Hairpins and hair clasps were everyday embellishments in old China. During the Ming (1368-1644) and Qing Dynasties (1644-1911), women's hair ornaments expressed traditional Chinese thought and culture in exquisite, sophisticated techniques.
The generic term for hairpins and hair clasps is ji. A one bar ji keeps coiled hair in place, and a two bar ji is a feature of the hairstyle itself. Before the Qing Dynasty (1644-1911) both Chinese men and women wore their hair in a coiled bun with a ji to keep it in place.
The fashionable designs and diverse patterns of these ornaments made them a favorite ornament with women of all social strata.

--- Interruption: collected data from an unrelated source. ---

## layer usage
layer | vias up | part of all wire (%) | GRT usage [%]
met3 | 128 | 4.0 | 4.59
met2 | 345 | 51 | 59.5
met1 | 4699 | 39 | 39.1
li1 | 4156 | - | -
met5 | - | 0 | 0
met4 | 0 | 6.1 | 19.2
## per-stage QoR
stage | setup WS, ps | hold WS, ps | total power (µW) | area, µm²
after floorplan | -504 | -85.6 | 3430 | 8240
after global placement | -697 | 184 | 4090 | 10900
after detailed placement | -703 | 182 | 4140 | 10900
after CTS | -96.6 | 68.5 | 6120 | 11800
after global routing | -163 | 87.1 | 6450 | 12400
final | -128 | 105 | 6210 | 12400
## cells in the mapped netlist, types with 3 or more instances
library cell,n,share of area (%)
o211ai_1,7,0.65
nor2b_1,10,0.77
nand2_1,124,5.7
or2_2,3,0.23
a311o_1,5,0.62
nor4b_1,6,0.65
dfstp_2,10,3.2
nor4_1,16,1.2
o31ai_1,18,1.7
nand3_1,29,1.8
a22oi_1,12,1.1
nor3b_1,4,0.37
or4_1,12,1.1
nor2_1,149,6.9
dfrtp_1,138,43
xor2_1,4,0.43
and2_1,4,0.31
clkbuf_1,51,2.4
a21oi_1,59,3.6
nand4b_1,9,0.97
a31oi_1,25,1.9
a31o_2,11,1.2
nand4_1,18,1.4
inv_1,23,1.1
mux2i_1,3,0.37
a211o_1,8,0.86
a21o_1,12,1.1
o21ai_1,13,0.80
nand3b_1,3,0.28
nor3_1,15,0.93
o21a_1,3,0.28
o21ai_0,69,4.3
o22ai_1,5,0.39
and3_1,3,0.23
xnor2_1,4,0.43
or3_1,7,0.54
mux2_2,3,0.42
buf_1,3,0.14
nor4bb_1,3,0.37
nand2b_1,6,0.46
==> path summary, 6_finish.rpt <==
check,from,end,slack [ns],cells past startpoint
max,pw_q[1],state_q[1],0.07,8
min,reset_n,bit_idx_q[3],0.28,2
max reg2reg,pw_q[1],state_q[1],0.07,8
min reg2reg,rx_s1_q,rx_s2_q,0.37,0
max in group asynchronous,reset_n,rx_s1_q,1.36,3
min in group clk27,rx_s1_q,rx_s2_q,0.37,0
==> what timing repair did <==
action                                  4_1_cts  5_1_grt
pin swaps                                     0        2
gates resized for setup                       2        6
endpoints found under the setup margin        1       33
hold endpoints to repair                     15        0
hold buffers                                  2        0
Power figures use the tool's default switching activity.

Fashioned in materials that included jade, gold, silver, ivory, bronze and carved wood, the style, materials and craftsmanship of these hair ornaments reflected both social status and Chinese ethnic culture.
The patterns, craftsmanship, materials and number of hair ornaments a woman wore signified her social rank. Feudal etiquette defined the style of hair ornaments women wore on formal occasions, such as weddings or court ceremonies.
The elaborate buyao hairpin was an exquisite hair ornament denoting noble status. Often encrusted with jewels and featuring carved designs, the main feature of a buyao was its pendants that flatteringly framed the wearer's face and "danced" as she moved, hence the name buyao, which literally means "shake as you go". This ornament was generally made of of gold in the shape of a dragon or phoenix and adorned with pearls and jade.